Saved entries

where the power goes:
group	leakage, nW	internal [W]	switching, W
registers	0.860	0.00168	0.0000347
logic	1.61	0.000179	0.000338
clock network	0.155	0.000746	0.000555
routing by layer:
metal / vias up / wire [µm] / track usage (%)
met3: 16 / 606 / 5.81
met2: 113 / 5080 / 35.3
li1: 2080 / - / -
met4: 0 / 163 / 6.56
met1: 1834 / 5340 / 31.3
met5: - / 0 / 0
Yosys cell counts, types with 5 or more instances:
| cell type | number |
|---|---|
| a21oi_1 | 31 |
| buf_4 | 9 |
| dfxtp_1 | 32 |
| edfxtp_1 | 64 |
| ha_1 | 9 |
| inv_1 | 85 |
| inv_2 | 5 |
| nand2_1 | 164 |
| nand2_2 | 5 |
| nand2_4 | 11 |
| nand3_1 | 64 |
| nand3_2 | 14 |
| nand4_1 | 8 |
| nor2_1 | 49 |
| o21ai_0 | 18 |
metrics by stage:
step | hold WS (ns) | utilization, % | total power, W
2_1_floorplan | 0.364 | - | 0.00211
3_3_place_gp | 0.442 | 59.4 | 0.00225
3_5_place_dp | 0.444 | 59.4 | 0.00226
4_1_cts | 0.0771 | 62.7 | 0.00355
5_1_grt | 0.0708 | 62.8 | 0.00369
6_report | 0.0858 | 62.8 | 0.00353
--- src/sv/tcw_pkg.sv ---
// ============================================================================
// tcw_pkg: text console writer shared types and constants
// Request/response payloads, microcode word layout and fixed geometry.
// ============================================================================
`default_nettype none

package tcw_pkg;

    // Video memory geometry (fixed by the 13-bit cell fields)
    localparam int CELLS   = 8192;
    localparam int CELL_AW = $clog2(CELLS);

    localparam logic [15:0] RESET_CELL = 16'h0720;
    localparam logic [7:0]  RESET_ATTR = 8'h07;

    // Request opcodes
    localparam logic [1:0] OP_PUT   = 2'd0;
    localparam logic [1:0] OP_READ  = 2'd1;
    localparam logic [1:0] OP_CLEAR = 2'd2;

    // Control bytes
    localparam logic [7:0] CH_NUL = 8'h00;
    localparam logic [7:0] CH_ENQ = 8'h05;
    localparam logic [7:0] CH_BEL = 8'h07;
    localparam logic [7:0] CH_BS  = 8'h08;
    localparam logic [7:0] CH_HT  = 8'h09;
    localparam logic [7:0] CH_LF  = 8'h0A;
    localparam logic [7:0] CH_VT  = 8'h0B;
    localparam logic [7:0] CH_FF  = 8'h0C;
    localparam logic [7:0] CH_CR  = 8'h0D;
    localparam logic [7:0] CH_ESC = 8'h1B;
    localparam logic [7:0] CH_DEL = 8'h7F;

    // Configuration register indexes
    localparam logic CFG_ATTR  = 1'b0;
    localparam logic CFG_BLANK = 1'b1;

    typedef struct packed {
        logic [1:0]  op;
        logic [7:0]  char_code;
        logic        end_of_write;
        logic [12:0] cell_address;
    } req_t;

    typedef struct packed {
        logic [15:0] read_data;
        logic [12:0] cursor_cell;
        logic [12:0] screen_start;
        logic        beep;
    } rsp_t;

    // Microcode addresses
    typedef enum logic [3:0] {
        U_INIT,
        U_IDLE,
        U_READ,
        U_READ_DATA,
        U_CLEAR,
        U_BS,
        U_DEL,
        U_CR,
        U_WRAP,
        U_PUT,
        U_NL,
        U_SCROLL,
        U_BLANK,
        U_COPY,
        U_DONE
    } uaddr_t;

    // Datapath action of one step
    typedef enum logic [3:0] {
        A_NONE,
        A_ACCEPT,
        A_FILL_RST,
        A_FILL_BLANK,
        A_RD_ISSUE,
        A_RD_CAPTURE,
        A_BS,
        A_DEL,
        A_CR,
        A_WRAP,
        A_PUT,
        A_NL,
        A_COPY,
        A_BLANK_ROW,
        A_RESULT
    } act_t;

    // Loop bound for the step counter
    typedef enum logic [1:0] {
        LIM_NONE,
        LIM_CELLS,
        LIM_SCREEN,
        LIM_COLS
    } lim_t;

    // Next-address selection
    typedef enum logic [2:0] {
        SQ_JUMP,
        SQ_LOOP,
        SQ_LOOP_RET,
        SQ_DISPATCH,
        SQ_NL,
        SQ_COND,
        SQ_OUT
    } seq_t;

    typedef struct packed {
        act_t   act;
        lim_t   lim;
        seq_t   seq;
        uaddr_t target;
        uaddr_t alt;
    } ctrl_t;

    // Datapath conditions fed back to the sequencer
    typedef struct packed {
        logic   accept;
        uaddr_t disp;
        uaddr_t disp_ret;
        logic   loop_done;
        logic   nl_stay;
        logic   near_end;
        logic   out_free;
    } status_t;

endpackage

`default_nettype wire

--- src/sv/tcw_useq.sv ---
// ============================================================================
// tcw_useq: microcode sequencer
// Holds the microcode address and return address, reads the control ROM.
// ============================================================================
`default_nettype none

module tcw_useq
    import tcw_pkg::*;
(
    input  wire logic    clk,
    input  wire logic    rst_n,
    input  wire status_t st,
    output      ctrl_t   ctrl
);

    uaddr_t upc_reg, upc_next;
    uaddr_t ret_reg, ret_next;

    // next step
    always_comb
    begin
        upc_next = upc_reg;
        ret_next = ret_reg;
        case (ctrl.seq)
            SQ_JUMP:     upc_next = ctrl.target;
            SQ_LOOP:     upc_next = st.loop_done ? ctrl.target : upc_reg;
            SQ_LOOP_RET: upc_next = st.loop_done ? ret_reg : upc_reg;
            SQ_DISPATCH:
            begin
                if (st.accept)
                begin
                    upc_next = st.disp;
                    ret_next = st.disp_ret;
                end
            end
            SQ_NL:       upc_next = st.nl_stay ? ret_reg : ctrl.target;
            SQ_COND:     upc_next = st.near_end ? ctrl.target : ctrl.alt;
            SQ_OUT:      upc_next = st.out_free ? ctrl.target : upc_reg;
            default:     upc_next = U_IDLE;
        endcase
    end

    // control ROM: act, loop bound, sequencing, target, alternative
    always_comb
    begin
        case (upc_reg)
            U_INIT:      ctrl = '{A_FILL_RST,   LIM_CELLS,  SQ_LOOP,     U_IDLE,      U_IDLE};
            U_IDLE:      ctrl = '{A_ACCEPT,     LIM_NONE,   SQ_DISPATCH, U_IDLE,      U_IDLE};
            U_READ:      ctrl = '{A_RD_ISSUE,   LIM_NONE,   SQ_JUMP,     U_READ_DATA, U_IDLE};
            U_READ_DATA: ctrl = '{A_RD_CAPTURE, LIM_NONE,   SQ_JUMP,     U_DONE,      U_IDLE};
            U_CLEAR:     ctrl = '{A_FILL_BLANK, LIM_CELLS,  SQ_LOOP,     U_DONE,      U_IDLE};
            U_BS:        ctrl = '{A_BS,         LIM_NONE,   SQ_JUMP,     U_DONE,      U_IDLE};
            U_DEL:       ctrl = '{A_DEL,        LIM_NONE,   SQ_JUMP,     U_DONE,      U_IDLE};
            U_CR:        ctrl = '{A_CR,         LIM_NONE,   SQ_JUMP,     U_DONE,      U_IDLE};
            U_WRAP:      ctrl = '{A_WRAP,       LIM_NONE,   SQ_JUMP,     U_NL,        U_IDLE};
            U_PUT:       ctrl = '{A_PUT,        LIM_NONE,   SQ_JUMP,     U_DONE,      U_IDLE};
            U_NL:        ctrl = '{A_NL,         LIM_NONE,   SQ_NL,       U_SCROLL,    U_IDLE};
            U_SCROLL:    ctrl = '{A_NONE,       LIM_NONE,   SQ_COND,     U_COPY,      U_BLANK};
            U_BLANK:     ctrl = '{A_BLANK_ROW,  LIM_COLS,   SQ_LOOP_RET, U_IDLE,      U_IDLE};
            U_COPY:      ctrl = '{A_COPY,       LIM_SCREEN, SQ_LOOP,     U_BLANK,     U_IDLE};
            U_DONE:      ctrl = '{A_RESULT,     LIM_NONE,   SQ_OUT,      U_IDLE,      U_IDLE};
            default:     ctrl = '{A_NONE,       LIM_NONE,   SQ_JUMP,     U_IDLE,      U_IDLE};
        endcase
    end

    always_ff @(posedge clk or negedge rst_n)
    begin
        if (!rst_n)
        begin
            upc_reg <= U_INIT;
            ret_reg <= U_DONE;
        end
        else
        begin
            upc_reg <= upc_next;
            ret_reg <= ret_next;
        end
    end

endmodule

`default_nettype wire

--- config.mk ---
export PLATFORM = sky130hd
export DESIGN_NAME = tcw_useq
export DESIGN_NICKNAME = d
export VERILOG_FILES = /design/src/sv/tcw_pkg.sv /design/src/sv/tcw_useq.sv
export SDC_FILE = /design/constraint.sdc
export NUM_CORES = 1
export LEC_CHECK = 0
export ABC_AREA = 0
export BUFFER_PORTS_ARGS = -buffer_cell sky130_fd_sc_hd__buf_4
export CELL_PAD_IN_SITES_DETAIL_PLACEMENT = 2
export CELL_PAD_IN_SITES_GLOBAL_PLACEMENT = 2
export CORE_MARGIN = 4
export CORE_UTILIZATION = 26
export DETAILED_ROUTE_END_ITERATION = 12
export PLACE_DENSITY = 0.72
export REMOVE_ABC_BUFFERS = 1
export SYNTH_ARGS = -nofsm -noshare
export SYNTH_HDL_FRONTEND = slang
export SYNTH_SLANG_ARGS = --single-unit
--- constraint.sdc ---
create_clock -name clk -period 1.9 [get_ports clk]
set_input_delay 0.095 -clock clk [delete_from_list [all_inputs] [get_ports clk]]
set_output_delay 0.095 -clock clk [all_outputs]
set_load 0.02 [all_outputs]
==> results.toml <==
[sta]
max_freq_mhz = 469
finalMaxSlewViolations = 0
hold_viol_final = 0
finalSetupViolCount = 9
holdWs_ns = 0.103
finalCritPeriodShare_pct = 112
rsz0062_at_grt = "yes"
finalCriticalPeriod_ns = 2.13
layout_setup_ws_ns = -0.231
skew_ns = 0.00786
setup_tns_ns = -1.06

[cts]
htreeDepth = 1
clock_sinks = 8
cts-root-buf = "clkbuf_8"
max-clock-path-buffers = 2
cts_tree = "built"
clkTransAtPathRegs_ns = 0.05
clk_latency_ns = 0.23
cts_made_buffers = 3

[critical_path]
cp.required_ns = 2.01
start_kind = "flip-flop"
critPathCaptureType = "flip-flop"
path_max_fanout = 9
criticalPathCategory = "reg -> reg"
r2r_cells = 9
crit_start = "upc_reg[0]"
r2r_start = "upc_reg[0]"
critPathArrivalTime_ns = 2.24

[synthesis]
postSynthRegisterBits = 8
yosysSeqAreaShare_pct = 19.7
syn-instance-count = 123
synth_area_leader_cell = "dfrtp_1"
synthArstFlopShare_pct = 100
ys_types = 46
synth_edf_count = 0
synthFlopType = "dfrtp_1"
syn_area_per_cell_um2 = 8.41
yosysWarnings = 0
syn_area_um2 = 1030
synthTopCellsByArea = "dfrtp_1, dfstp_2, ha_1"
netlist.area_leader.share_pct = 12.1

[grt]
gr-total-overflow = 0
grt_usage_pct = 22.4
antenna_found_initial = 0
grt_start_max_net_pins = 15
grt_pass1_wl_um = 8600
first_global_vias = 1485

[detailed_routing]
post_drt_wl_per_cell_um = 25.8
drtPass1Iterations = 4
vias = 1253
wl_um = 6100
via_per_inst = 5.31
drtIter0Drc = 80
ant_nets = 0
drc = 0

[final_layout]
area_growth_pct = 74.7
nets = 209
layout-drive-gt1-share_pct = 62.8
final_cell_mix = "buf_4, inv_1, nor2_1"
final_common_cell = "buf_4"
num_antenna_cells = 0

[die]
die_w_um = 71.1
start_util_pct = 27.6
rows = 22
die_h_um = 71.1
core_um2 = 3740
io_pins = 32
die_area_um2 = 5050

[place]
gp_congestion = 0.873
io_buffers = 30
pre_cts_slack_ns = -0.279
dp_hpwl_um = 3790

[outcome]
outcome = "finished, violations left"
violations = "negative setup slack"

[worst_hold_path]
whs_path_depth = 2
hold_start = "st[4]"
holdCritPathClass = "in -> reg"

[job]
cap_violations = 0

_Aim of the exercise_
Beginning at the line above with "buf_4 | 9 |" and finishing at the line with "5_1_grt | 0.0708 | 62.8 | 0.00369", return each line exactly and return nothing else.

_Your response_
| buf_4 | 9 |
| dfxtp_1 | 32 |
| edfxtp_1 | 64 |
| ha_1 | 9 |
| inv_1 | 85 |
| inv_2 | 5 |
| nand2_1 | 164 |
| nand2_2 | 5 |
| nand2_4 | 11 |
| nand3_1 | 64 |
| nand3_2 | 14 |
| nand4_1 | 8 |
| nor2_1 | 49 |
| o21ai_0 | 18 |
metrics by stage:
step | hold WS (ns) | utilization, % | total power, W
2_1_floorplan | 0.364 | - | 0.00211
3_3_place_gp | 0.442 | 59.4 | 0.00225
3_5_place_dp | 0.444 | 59.4 | 0.00226
4_1_cts | 0.0771 | 62.7 | 0.00355
5_1_grt | 0.0708 | 62.8 | 0.00369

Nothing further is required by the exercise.